臨牀消化器内科 Vol.31 No.11(5-6)


特集名 インターフェロン・フリーC型肝炎治療
題名 注意すべき症例の治療(6)C型肝炎抗ウイルス治療後の肝発癌
発刊年月 2016年 10月
著者 平松 直樹 大阪労災病院消化器内科/大阪大学大学院医学系研究科消化器内科学
【 要旨 】 C型肝炎は,IFN治療の著効例において顕著な発癌抑制効果が認められるが,著効後発癌も少なくない.C型肝炎に対する抗ウイルス治療は,IFN治療の時代からDAAsによるIFNフリー治療となって,治療対象が拡がり,また高率に著効が得られるようになった.しかし,こうした著効例には,高い発癌リスクを有する高齢者や肝線維化進展例が多い.したがって,ウイルス排除後も,糖・脂質代謝異常の改善や飲酒制限などの日常生活習慣指導を行うとともに,長期にわたる発癌サーベイランスが必要である.ことにIFNフリー治療による著効例では,従来のIFN baseの治療による著効例と同等の発癌抑制効果が得られるか否かは明らかでなく,治療後の発癌には十分な注意が必要である.

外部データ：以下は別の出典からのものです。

<file path="src/design/crp_pkg.sv">
// crp_pkg: shared types and constants of the circle raster painter.
// No dependencies; every other design file but crp_ram refers to it by scoped names.
`default_nettype none

package crp_pkg;

    localparam int MAX_SIDE_DEF = 256;

    // fixed field widths
    localparam int KIND_W     = 2;
    localparam int FIX_W      = 20;
    localparam int CHAR_W     = 8;
    localparam int COORD_W    = 8;
    localparam int STATUS_W   = 2;
    localparam int CFG_SIDE_W = 9;
    localparam int CFG_IDX_W  = 2;
    localparam int CFG_DATA_W = 9;
    localparam int SQ_W       = 2 * FIX_W;

    localparam logic [FIX_W-1:0] ONE_FIX = FIX_W'(256);

    // item kinds
    localparam logic [KIND_W-1:0] KIND_CLEAR = 2'd0;
    localparam logic [KIND_W-1:0] KIND_DRAW  = 2'd1;
    localparam logic [KIND_W-1:0] KIND_READ  = 2'd2;

    // result status codes
    localparam logic [STATUS_W-1:0] STATUS_OK     = 2'd0;
    localparam logic [STATUS_W-1:0] STATUS_RADIUS = 2'd1;
    localparam logic [STATUS_W-1:0] STATUS_SHAPE  = 2'd2;

    // configuration register indexes
    localparam logic [CFG_IDX_W-1:0] CFG_WIDTH  = 2'd0;
    localparam logic [CFG_IDX_W-1:0] CFG_HEIGHT = 2'd1;
    localparam logic [CFG_IDX_W-1:0] CFG_BG     = 2'd2;

    // shape characters
    localparam logic [CHAR_W-1:0] SHAPE_FILLED = 8'h43;  // 'C'
    localparam logic [CHAR_W-1:0] SHAPE_RIM    = 8'h63;  // 'c'

    typedef struct packed {
        logic [KIND_W-1:0]       kind;
        logic signed [FIX_W-1:0] center_x;
        logic signed [FIX_W-1:0] center_y;
        logic signed [FIX_W-1:0] radius;
        logic [CHAR_W-1:0]       shape_char;
        logic [CHAR_W-1:0]       paint_char;
        logic [COORD_W-1:0]      row;
        logic [COORD_W-1:0]      column;
    } t_cmd_word;

    typedef struct packed {
        logic [STATUS_W-1:0] status;
        logic [CHAR_W-1:0]   pixel;
    } t_rsp_word;

    // circle setup handed to the distance test pipeline
    typedef struct packed {
        logic signed [FIX_W-1:0] cx;
        logic signed [FIX_W-1:0] cy;
        logic [SQ_W-1:0]         r2;
        logic [SQ_W-1:0]         rim2;
        logic                    rim_all;
        logic                    filled;
    } t_circle;

    typedef enum logic [2:0] {
        ST_IDLE,
        ST_CLEAR,
        ST_SETUP,
        ST_DRAW,
        ST_DRAIN,
        ST_READ,
        ST_RDATA,
        ST_RESULT
    } t_state;

endpackage

`default_nettype wire

</file>
<file path="src/design/crp_dist.sv">
// crp_dist: pipelined squared-distance test, one pixel per cycle, three stages.
// Depends on crp_pkg (t_circle).
`default_nettype none

module crp_dist #(
    parameter int MAX_SIDE = crp_pkg::MAX_SIDE_DEF,
    localparam int SIDE_W  = $clog2(MAX_SIDE + 1),
    localparam int DEPTH   = MAX_SIDE * MAX_SIDE,
    localparam int AW      = (DEPTH > 1) ? $clog2(DEPTH) : 1
) (
    input  wire logic                 i_clk,
    input  wire logic                 i_rst_n,
    input  wire logic                 i_issue,
    input  wire logic [SIDE_W-1:0]    i_col,
    input  wire logic [SIDE_W-1:0]    i_row,
    input  wire logic [AW-1:0]        i_addr,
    input  wire crp_pkg::t_circle     i_circ,
    output logic                      o_we,
    output logic [AW-1:0]             o_waddr,
    output logic                      o_busy
);

    localparam int POS_W = SIDE_W + 9;  // col*256 with a sign bit
    localparam int DX_W  = ((POS_W > crp_pkg::FIX_W) ? POS_W : crp_pkg::FIX_W) + 1;
    localparam int P_W   = 2 * DX_W;
    localparam int D_W   = P_W + 1;

    logic signed [POS_W-1:0] col_fix, row_fix;
    logic signed [DX_W-1:0]  dx, dy;
    logic signed [P_W-1:0]   dx_ext, dy_ext, dx_sq, dy_sq;
    logic [D_W-1:0]          r2_ext, rim2_ext;
    logic                    in_disk, on_rim;

    logic               r_p1_valid, r_p2_valid;
    logic [P_W-1:0]     r_p1_dx2, r_p1_dy2;
    logic [AW-1:0]      r_p1_addr, r_p2_addr;
    logic [D_W-1:0]     r_p2_d2;

    always_comb begin
        col_fix = $signed({1'b0, i_col, 8'h00});
        row_fix = $signed({1'b0, i_row, 8'h00});
        dx      = DX_W'(col_fix) - DX_W'(i_circ.cx);
        dy      = DX_W'(row_fix) - DX_W'(i_circ.cy);
        dx_ext  = P_W'(dx);
        dy_ext  = P_W'(dy);
        dx_sq   = dx_ext * dx_ext;
        dy_sq   = dy_ext * dy_ext;
    end

    // stage 1: squares, stage 2: sum
    always_ff @(posedge i_clk) begin
        if (!i_rst_n) begin
            r_p1_valid <= 1'b0;
            r_p2_valid <= 1'b0;
        end else begin
            r_p1_valid <= i_issue;
            r_p2_valid <= r_p1_valid;
        end
    end

    always_ff @(posedge i_clk) begin
        r_p1_dx2  <= dx_sq;
        r_p1_dy2  <= dy_sq;
        r_p1_addr <= i_addr;
        r_p2_d2   <= D_W'(r_p1_dx2) + D_W'(r_p1_dy2);
        r_p2_addr <= r_p1_addr;
    end

    // stage 3: compare against r^2 and (r-1)^2
    always_comb begin
        r2_ext   = D_W'(i_circ.r2);
        rim2_ext = D_W'(i_circ.rim2);
        in_disk  = (r_p2_d2 <= r2_ext);
        on_rim   = i_circ.filled || i_circ.rim_all || (r_p2_d2 > rim2_ext);
    end

    assign o_we    = r_p2_valid && in_disk && on_rim;
    assign o_waddr = r_p2_addr;
    assign o_busy  = r_p1_valid || r_p2_valid;

endmodule

`default_nettype wire

</file>
<file path="config.mk">
export PLATFORM = sky130hd
export DESIGN_NAME = crp_dist
export DESIGN_NICKNAME = d
export VERILOG_FILES = /design/src/design/crp_pkg.sv /design/src/design/crp_dist.sv
export SDC_FILE = /design/constraint.sdc
export NUM_CORES = 2
export LEC_CHECK = 0
export ABC_AREA = 1
export BUFFER_PORTS_ARGS = -buffer_cell sky130_fd_sc_hd__buf_4
export CORE_AREA = 2 2 264 266
export DETAILED_ROUTE_END_ITERATION = 6
export DIE_AREA = 0 0 266 268
export GPL_ROUTABILITY_DRIVEN = 0
export HOLD_SLACK_MARGIN = 0.06
export PLACE_DENSITY = 0.78
export SYNTH_ARGS = -nofsm -noshare
export SYNTH_HDL_FRONTEND = slang
export SYNTH_SLANG_ARGS = --single-unit
</file>
<file path="constraint.sdc">
create_clock -name i_clk -period 11.5 [get_ports i_clk]
set_input_delay 2.3 -clock i_clk [delete_from_list [all_inputs] [get_ports i_clk]]
set_output_delay 2.3 -clock i_clk [all_outputs]
set_load 0.03 [all_outputs]
</file>
* Word-level counts from Yosys, hierarchy flattened
Cells that the tools add are included.
Storage, ports and cells: input bits 159, output and inout bits 18, word-level logic and storage cells 19, register bits 161
Cells by class: magnitude comparators 2, add/subtract/negate cells 3, reductions and logical operators 5, multipliers 2
Operators with widths (number):
- multiplier 21 x 21 -> 42 bit | 2
- adder 42 x 42 -> 43 bit | 1
- greater-than comparator 43 x 40 -> 1 bit | 1
- less-or-equal comparator 43 x 40 -> 1 bit | 1
- subtractor 18 x 20 -> 21 bit | 2
- logical OR 1 bit | 3
- logical AND 1 bit | 2

* Logic depth before layout (Yosys ltp)
depth in word-level cells 3, depth in mapped cells 40, depth with buffers taken out 38

* Worst setup path before layout
Ideal clock, no wire load.
path kind in2reg, from input port i_circ[82] (netlist name), to register r_p1_dy2[36], buffers on the path 3, setup time 0.112 ns, data required time 11.388 ns, stages on the path 31, arrival time 9.405 ns, path slack 1.983 ns, cells stage by stage inv_1 clkbuf_1 clkbuf_1 ha_1 nand3_1 inv_1 nand2_1 nand2_1 buf_1 nor2_1 inv_1 fa_1 fa_1 inv_1 fa_1 inv_1 fa_1 inv_1 fa_1 inv_1 fa_1 fa_1 inv_1 ha_1 a21o_1 or2_2 o21bai_1 a21oi_1 nand2_1 nand2_1 nand2_1
Between the ends: word-level cells in the longest chain between the ends 2
Ends and longest elaborated chain:
- start, declared | line crp_dist.sv:17 | input wire crp_pkg::t_circle i_circ,
- subtractor 18 x 20 -> 21 bit | line crp_dist.sv:43 | dy = DX_W'(row_fix) - DX_W'(i_circ.cy);
- multiplier 21 x 21 -> 42 bit | line crp_dist.sv:47 | dy_sq = dy_ext * dy_ext;
- net dy_sq[36] | line crp_dist.sv:30 | logic signed [P_W-1:0] dx_ext, dy_ext, dx_sq, dy_sq;
- end signal, assigned | line crp_dist.sv:63 | r_p1_dy2 <= dy_sq;
- end, declared | line crp_dist.sv:35 | logic [P_W-1:0] r_p1_dx2, r_p1_dy2;
The timed path passes the listed nets, and every way through them passes these cells. A chain may end at the register's enable or synchronous reset.

* Worst setup path after layout
from input port i_col[1], to register r_p1_dx2[41]
Between the ends: word-level cells in the longest chain between the ends 2
Ends and longest elaborated chain:
- start, declared | line crp_dist.sv:14 | input wire logic [SIDE_W-1:0] i_col,
- subtractor 18 x 20 -> 21 bit | line crp_dist.sv:42 | dx = DX_W'(col_fix) - DX_W'(i_circ.cx);
- multiplier 21 x 21 -> 42 bit | line crp_dist.sv:46 | dx_sq = dx_ext * dx_ext;
- net dx_sq[41] | line crp_dist.sv:30
- end signal, assigned | line crp_dist.sv:62 | r_p1_dx2 <= dx_sq;
- end, declared | line crp_dist.sv:35
The timed path passes the listed nets, and every way through them passes these cells.

==> impl_metrics.py <==
metrics = {
    "status": {
        "status": "finished with violations",
        "violations": "design-rule violations",
    },
    "finish": {
        "final_common_cell": "inv_1",
        "nNetsFinal": 6657,
        "postLayoutCellArea_mm2": 0.0437,
        "final_cell_mix": "inv_1 (1360), nand2_1 (885), fa_1 (823)",
        "drive_gt1_share_pct": 6.46,
        "syn_to_final_growth_pct": 7.06,
        "fin_util_pct": 64.0,
        "n_antenna_cell": 0,
    },
    "sta": {
        "fin_crit_sh_pct": 89.0,
        "rsz0062_at_grt": "false",
        "worst-slew-pin-transition_ps": 885,
        "max_freq_ghz": 0.0978,
        "slew_headroom_pct": 40.9,
        "hold_viol": 0,
        "setup_viol_count_final": 0,
        "fin_setup_tns_ps": 0,
        "maxSlewViolCount": 0,
        "finClkSkew_ps": 17.7,
        "min_period_ps": 10230,
    },
    "floorplanning": {
        "die-height_um": 268,
        "initial_core_util_pct": 59.8,
        "core_area_mm2": 0.0682,
        "std_cell_rows": 96,
        "die_w_um": 266,
        "die_area_mm2": 0.0713,
        "pin_count": 177,
    },
    "grt": {
        "grt_overflow": 0,
        "grt_pass1_wl_mm": 174,
        "grt_start_max_net_pins": 22,
        "grt_pass1_vias": 35200,
        "gr-usage-all-layers_pct": 31.0,
        "antenna_found_initial": 0,
    },
    "clock_network": {
        "cts_buffers": 17,
        "cts.sinks": 159,
        "cts_tree": "done",
        "clk_path_buf_depth": 2,
        "cts.clk_slew.worst_paths_ps": 80,
        "cts_resized": 0,
        "clock_latency_ps": 430,
        "post_cts_buffers": 0,
        "root_buffer": "clkbuf_16",
        "htree_levels": 4,
        "cts_hold_buf": 0,
    },
    "logic_synthesis": {
        "synthFlopType": "dfxtp_1",
        "synth_edf_count": 0,
        "yosys-top-cells-area": "fa_1 (40%), inv_1 (13%), ha_1 (12%), nand2_1 (8.1%), dfxtp_1 (7.8%)",
        "synth_top_area_share_pct": 40.4,
        "async_flop_share_pct": 0,
        "synth.net_count": 6492,
        "yosysSeqAreaShare_pct": 7.80,
        "synth_cell_types": 50,
        "yosys.area.top_type": "fa_1",
        "synth_area_mm2": 0.0408,
        "ys.warnings.count": 0,
        "synth_cells": 5120,
        "syn_avg_cell_area_um2": 7.97,
        "ys_ff_latch": 159,
    },
    "setup_path": {
        "cp_max_fo": 16,
        "crit_family": "adder cells",
        "cp_num_buf_inv": 10,
        "slowest_stage": "fa_1",
        "path_class": "input pin to flop",
        "cp_data_arrival_time_ps": 10560,
        "endpoint_kind": "flop",
        "crit_required_ps": 11830,
        "startpoint_type": "input pin",
        "critical_path.max_stage_delay_ps": 770,
    },
    "routing": {
        "vias": 33500,
        "wirelength_mm": 106,
        "firstDrtPassIters": 7,
        "dr_wl_met2_mm": 49.7,
        "antenna_left": 0,
        "wl_per_cell_um": 17.2,
        "routed-wl-met3_mm": 10.0,
        "highest_layer": "met4",
        "met1_length_mm": 42.1,
        "viasPerCell": 5.42,
        "drt_iter0_drc": 2868,
        "drc_errors": 7,
    },
    "placement": {
        "numPortBuffers": 176,
        "dp_hpwl_mm": 93.4,
        "dpl_cell_area_mm2": 0.0431,
    },
    "min_path": {
        "holdCritPathClass": "flop to flop",
    },
    "run": {
        "maxCapViolCount": 0,
    },
}
[cells in the mapped netlist, types with 37 or more instances]
library cell and n:
inv_1 1360, nand2_1 885, fa_1 823, nor2_1 579
ha_1 390, a21oi_1 197, dfxtp_1 159, nand3_1 142
o21ai_0 112, xor2_1 84, nand4_1 62, o21bai_1 37
[metal layers]
layer / vias up / global-route usage, %
li1: 15500 / -
met1: 16000 / 40.4
met2: 1648 / 52.1
met3: 317 / 5.28
met4: 0 / 11.9
met5: - / 0
[area by class of cell]
class / count / area, µm²
flip-flops and latches: 159 / 3180
clock buffers: 18 / 439
inverters: 1397 / 5250
clock inverters: 14 / 156
repair buffers: 200 / 1500
multi-input cells: 3510 / 32100
well taps: 882 / 1100
fillers: 5789 / 24500
[cell families (layout without fill, tap and decap cells)]
logic type               after synthesis  in the layout  share of synthesized area [%]
AO/OA/AOI/OAI                        390            390                           5.24
XOR/XNOR                             117            117                           2.73
adder cells (fa/ha/maj)             1213           1213                           52.3
buffers and inverters               1451           1629                           13.6
flip-flops                           159            159                           7.80
AND/OR/NAND/NOR                     1790           1790                           18.2
[stage by stage]
stage | setup WS, ps | cells | hold slack (ps)
2_1_floorplan | 1980 | 5120 | 310
3_3_place_gp | 1130 | 6148 | 310
3_5_place_dp | 962 | 6148 | 315
4_1_cts | 1390 | 6180 | 331
5_1_grt | 792 | 6180 | 333
6_report | 1270 | 6180 | 329
[flip-flops by register name (all words and copies together) (netlist names)]
register    count
o_waddr        16
r_p1_addr      16
r_p1_dx2       41
r_p1_dy2       41
r_p1_valid      1
r_p2_d2        43
r_p2_valid      1
[final timing paths]
path                                      startpoint                   end  slack, ps  depth (start not counted)
worst max register to register   r_p1_dy2[5]$_DFF_P_   r_p2_d2[32]$_DFF_P_       8960                         11
worst min-delay path            r_p1_addr[6]$_DFF_P_    o_waddr[6]$_DFF_P_        330                          0
worst max-delay path                        i_col[1]  r_p1_dx2[41]$_DFF_P_       1270                         31
worst min register to register  r_p1_addr[6]$_DFF_P_    o_waddr[6]$_DFF_P_        330                          0
Power is not shown: default switching activity piles up to over one toggle a cycle in this logic, so the estimate is an artifact.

Theme Interferon-free Treatment of Hepatitis C
Title Hepatocellular Carcinoma Development in Hepatitis C Patients Given Antiviral Therapy
Author Naoki Hiramatsu Department of Gastroenterology, Osaka Rosai Hospital / Department of Gastroenterology and Hepatology, Osaka University Graduate School of Medicine
[ Summary ] This review article summarizes the suppressive effect of interferon (IFN)‒based therapies on the development of hepatocellular carcinoma (HCC), the risk factors for developing HCC, and the characteristics of HCC development after sustained virologic response (SVR) among chronic hepatitis C patients administered an IFN‒based therapy. The HCC incidence decreases with IFN‒based antiviral therapy, especially in patients with SVR, and the risk factors for developing HCC included ageing, development of advanced liver fibrosis, and gender (with an increased prevalence in men). Alfa‒fetoprotein levels in the patient at 24 weeks after IFN‒based treatment was strongly associated with HCC incidence, irrespective of the virologic response. In patients with SVR, other risk factors for developing HCC included the development of glucose metabolism disorders or lipid metabolism disorders and alcohol consumption by patients. In case of patients with SVR, it is necessary to be extra vigilant against the risk of developing HCC. However, whether IFN‒free treatment using HCV‒specific direct‒acting antivirals (DAAs) can suppress HCC to the same levels as IFN‒based treatment is not well understood ; further research is required to clarify this point.